**The records:**
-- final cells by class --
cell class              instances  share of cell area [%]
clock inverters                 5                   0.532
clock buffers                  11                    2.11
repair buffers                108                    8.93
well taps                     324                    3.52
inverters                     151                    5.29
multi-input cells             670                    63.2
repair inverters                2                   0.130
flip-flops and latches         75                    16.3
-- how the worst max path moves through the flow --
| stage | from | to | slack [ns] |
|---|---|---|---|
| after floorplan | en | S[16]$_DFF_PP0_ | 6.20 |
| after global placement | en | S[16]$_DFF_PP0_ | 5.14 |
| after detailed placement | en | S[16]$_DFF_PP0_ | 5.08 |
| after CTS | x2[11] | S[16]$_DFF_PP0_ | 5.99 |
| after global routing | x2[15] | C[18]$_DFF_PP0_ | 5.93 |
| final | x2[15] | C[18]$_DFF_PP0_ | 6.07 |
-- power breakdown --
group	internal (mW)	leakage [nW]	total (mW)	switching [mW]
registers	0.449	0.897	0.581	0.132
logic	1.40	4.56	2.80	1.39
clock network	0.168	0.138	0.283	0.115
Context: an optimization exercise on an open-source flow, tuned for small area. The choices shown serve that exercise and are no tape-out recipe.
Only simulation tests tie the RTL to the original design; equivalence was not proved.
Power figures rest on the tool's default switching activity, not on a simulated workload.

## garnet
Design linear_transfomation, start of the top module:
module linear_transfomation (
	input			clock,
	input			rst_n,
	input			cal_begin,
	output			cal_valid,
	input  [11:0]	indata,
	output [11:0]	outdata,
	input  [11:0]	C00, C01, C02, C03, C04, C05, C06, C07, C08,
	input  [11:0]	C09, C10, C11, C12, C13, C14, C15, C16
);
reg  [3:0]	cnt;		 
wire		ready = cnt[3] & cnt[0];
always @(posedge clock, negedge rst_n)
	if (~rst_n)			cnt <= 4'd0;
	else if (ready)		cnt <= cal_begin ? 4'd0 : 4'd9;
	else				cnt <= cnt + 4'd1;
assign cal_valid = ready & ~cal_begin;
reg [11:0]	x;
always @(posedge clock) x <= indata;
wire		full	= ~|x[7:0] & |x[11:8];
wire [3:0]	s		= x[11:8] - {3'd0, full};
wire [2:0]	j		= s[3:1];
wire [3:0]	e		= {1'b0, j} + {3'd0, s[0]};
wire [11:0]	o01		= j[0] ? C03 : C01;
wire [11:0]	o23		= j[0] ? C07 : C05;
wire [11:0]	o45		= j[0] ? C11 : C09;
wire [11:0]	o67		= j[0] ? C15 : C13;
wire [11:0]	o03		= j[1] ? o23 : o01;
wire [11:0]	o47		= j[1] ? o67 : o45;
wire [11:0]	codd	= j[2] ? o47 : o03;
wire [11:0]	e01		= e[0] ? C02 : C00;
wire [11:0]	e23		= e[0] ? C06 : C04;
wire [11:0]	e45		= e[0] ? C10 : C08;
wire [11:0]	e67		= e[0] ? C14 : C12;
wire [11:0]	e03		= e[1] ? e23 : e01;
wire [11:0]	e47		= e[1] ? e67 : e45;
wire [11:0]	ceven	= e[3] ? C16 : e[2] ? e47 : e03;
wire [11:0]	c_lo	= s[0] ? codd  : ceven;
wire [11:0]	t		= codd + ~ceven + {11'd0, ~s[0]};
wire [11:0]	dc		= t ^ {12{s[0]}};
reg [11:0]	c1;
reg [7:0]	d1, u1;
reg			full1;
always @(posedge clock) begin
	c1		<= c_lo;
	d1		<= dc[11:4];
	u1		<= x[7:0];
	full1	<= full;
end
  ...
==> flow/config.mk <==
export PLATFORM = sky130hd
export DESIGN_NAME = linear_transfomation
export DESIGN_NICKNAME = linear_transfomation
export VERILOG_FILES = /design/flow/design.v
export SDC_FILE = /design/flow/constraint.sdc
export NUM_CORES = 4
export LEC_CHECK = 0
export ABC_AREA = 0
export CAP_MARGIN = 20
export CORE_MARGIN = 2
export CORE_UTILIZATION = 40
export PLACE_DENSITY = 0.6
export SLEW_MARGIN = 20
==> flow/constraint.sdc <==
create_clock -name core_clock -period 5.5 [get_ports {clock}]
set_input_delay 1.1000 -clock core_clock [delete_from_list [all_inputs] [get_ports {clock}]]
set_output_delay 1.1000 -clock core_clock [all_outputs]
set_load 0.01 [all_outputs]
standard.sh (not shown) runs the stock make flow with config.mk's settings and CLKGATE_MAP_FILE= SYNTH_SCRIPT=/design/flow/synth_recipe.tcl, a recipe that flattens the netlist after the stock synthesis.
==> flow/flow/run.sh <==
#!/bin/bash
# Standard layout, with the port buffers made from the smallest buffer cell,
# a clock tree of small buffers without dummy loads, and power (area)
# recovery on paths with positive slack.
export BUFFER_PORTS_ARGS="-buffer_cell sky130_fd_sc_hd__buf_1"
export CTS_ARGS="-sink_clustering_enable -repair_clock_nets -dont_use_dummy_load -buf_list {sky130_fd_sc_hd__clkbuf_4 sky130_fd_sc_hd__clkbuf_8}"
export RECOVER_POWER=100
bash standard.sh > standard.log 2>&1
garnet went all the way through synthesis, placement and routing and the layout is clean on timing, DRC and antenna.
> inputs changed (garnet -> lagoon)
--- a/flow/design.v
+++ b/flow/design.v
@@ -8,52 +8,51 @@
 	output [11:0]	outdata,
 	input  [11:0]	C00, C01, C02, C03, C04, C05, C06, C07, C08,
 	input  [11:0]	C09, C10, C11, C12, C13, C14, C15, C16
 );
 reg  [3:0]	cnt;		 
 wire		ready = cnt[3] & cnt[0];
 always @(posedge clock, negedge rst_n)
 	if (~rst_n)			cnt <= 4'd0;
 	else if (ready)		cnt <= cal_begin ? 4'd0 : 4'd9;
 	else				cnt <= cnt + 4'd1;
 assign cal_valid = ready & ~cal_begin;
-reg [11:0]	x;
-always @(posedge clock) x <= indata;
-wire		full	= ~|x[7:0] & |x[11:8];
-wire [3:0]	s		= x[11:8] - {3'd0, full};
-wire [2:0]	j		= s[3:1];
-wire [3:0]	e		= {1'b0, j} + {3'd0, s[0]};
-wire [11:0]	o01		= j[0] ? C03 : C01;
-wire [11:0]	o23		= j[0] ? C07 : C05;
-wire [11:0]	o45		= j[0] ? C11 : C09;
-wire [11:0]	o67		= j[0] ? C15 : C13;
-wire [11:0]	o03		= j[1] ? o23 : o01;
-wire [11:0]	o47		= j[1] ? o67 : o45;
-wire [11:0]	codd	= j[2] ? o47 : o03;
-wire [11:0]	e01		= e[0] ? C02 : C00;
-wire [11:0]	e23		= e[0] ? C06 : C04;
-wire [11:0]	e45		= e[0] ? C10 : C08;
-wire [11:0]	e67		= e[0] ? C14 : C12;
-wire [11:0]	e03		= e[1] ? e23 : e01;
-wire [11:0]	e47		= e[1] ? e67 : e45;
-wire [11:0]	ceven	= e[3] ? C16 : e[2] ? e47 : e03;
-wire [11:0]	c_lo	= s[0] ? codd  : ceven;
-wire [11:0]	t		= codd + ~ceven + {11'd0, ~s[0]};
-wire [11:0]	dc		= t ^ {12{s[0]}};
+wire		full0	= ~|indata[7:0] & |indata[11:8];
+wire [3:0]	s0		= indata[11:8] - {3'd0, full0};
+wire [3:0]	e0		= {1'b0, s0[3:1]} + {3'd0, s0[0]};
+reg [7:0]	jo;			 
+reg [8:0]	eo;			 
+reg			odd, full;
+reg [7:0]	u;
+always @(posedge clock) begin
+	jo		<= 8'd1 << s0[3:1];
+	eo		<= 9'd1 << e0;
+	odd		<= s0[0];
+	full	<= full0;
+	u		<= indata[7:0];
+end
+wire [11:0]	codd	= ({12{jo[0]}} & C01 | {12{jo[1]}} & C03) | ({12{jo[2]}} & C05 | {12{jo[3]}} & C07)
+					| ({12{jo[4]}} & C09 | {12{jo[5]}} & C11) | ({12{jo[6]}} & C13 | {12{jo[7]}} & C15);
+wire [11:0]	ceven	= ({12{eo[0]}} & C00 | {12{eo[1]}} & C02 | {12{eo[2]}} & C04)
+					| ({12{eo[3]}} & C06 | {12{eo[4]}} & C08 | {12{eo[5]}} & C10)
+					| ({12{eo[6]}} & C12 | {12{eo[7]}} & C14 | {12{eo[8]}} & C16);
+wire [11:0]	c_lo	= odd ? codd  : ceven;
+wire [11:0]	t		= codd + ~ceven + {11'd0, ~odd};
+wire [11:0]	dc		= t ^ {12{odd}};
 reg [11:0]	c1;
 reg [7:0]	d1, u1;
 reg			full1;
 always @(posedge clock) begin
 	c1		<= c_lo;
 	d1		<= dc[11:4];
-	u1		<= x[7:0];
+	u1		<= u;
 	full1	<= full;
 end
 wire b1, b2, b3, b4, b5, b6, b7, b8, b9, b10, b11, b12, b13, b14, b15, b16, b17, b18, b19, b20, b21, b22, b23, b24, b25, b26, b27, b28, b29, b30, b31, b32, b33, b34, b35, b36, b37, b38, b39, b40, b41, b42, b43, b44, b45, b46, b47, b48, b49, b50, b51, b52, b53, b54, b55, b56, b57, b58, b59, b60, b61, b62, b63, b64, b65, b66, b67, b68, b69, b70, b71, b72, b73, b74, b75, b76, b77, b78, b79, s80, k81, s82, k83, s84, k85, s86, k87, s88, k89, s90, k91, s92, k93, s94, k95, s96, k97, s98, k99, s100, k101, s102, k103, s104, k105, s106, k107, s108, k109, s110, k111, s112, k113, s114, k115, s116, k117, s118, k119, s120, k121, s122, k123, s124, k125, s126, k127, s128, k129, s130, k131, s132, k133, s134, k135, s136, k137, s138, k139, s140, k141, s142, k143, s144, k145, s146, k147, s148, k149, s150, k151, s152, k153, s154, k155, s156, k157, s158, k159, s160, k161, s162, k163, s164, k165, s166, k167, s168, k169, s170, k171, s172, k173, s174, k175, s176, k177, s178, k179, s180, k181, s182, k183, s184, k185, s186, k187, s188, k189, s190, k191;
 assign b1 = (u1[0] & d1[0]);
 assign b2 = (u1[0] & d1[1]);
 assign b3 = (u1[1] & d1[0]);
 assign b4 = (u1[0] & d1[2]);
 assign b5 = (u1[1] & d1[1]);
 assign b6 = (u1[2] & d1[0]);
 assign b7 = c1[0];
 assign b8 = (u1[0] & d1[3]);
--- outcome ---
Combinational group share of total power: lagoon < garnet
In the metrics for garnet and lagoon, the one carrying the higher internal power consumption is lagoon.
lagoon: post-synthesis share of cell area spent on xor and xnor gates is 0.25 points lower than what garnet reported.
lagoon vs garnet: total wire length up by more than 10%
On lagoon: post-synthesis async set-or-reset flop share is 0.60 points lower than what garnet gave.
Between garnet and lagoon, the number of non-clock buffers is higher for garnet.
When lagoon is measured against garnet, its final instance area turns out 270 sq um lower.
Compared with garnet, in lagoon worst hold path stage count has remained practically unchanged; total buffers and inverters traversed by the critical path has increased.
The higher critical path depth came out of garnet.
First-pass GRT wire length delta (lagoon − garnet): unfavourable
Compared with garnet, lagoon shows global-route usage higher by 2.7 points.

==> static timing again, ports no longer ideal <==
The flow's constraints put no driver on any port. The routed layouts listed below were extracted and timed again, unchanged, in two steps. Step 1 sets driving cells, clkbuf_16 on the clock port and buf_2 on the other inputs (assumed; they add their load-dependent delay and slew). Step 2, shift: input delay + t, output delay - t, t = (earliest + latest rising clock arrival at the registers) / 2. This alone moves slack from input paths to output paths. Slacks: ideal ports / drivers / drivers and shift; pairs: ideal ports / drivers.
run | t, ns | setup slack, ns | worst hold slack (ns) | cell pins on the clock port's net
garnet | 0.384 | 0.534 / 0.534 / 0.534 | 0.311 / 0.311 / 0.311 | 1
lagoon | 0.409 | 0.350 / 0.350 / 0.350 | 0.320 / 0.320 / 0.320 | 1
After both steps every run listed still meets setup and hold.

**Task instructions:** Please return all lines above in which the string "that" is found.

**Answer to this problem:**
Context: an optimization exercise on an open-source flow, tuned for small area. The choices shown serve that exercise and are no tape-out recipe.
standard.sh (not shown) runs the stock make flow with config.mk's settings and CLKGATE_MAP_FILE= SYNTH_SCRIPT=/design/flow/synth_recipe.tcl, a recipe that flattens the netlist after the stock synthesis.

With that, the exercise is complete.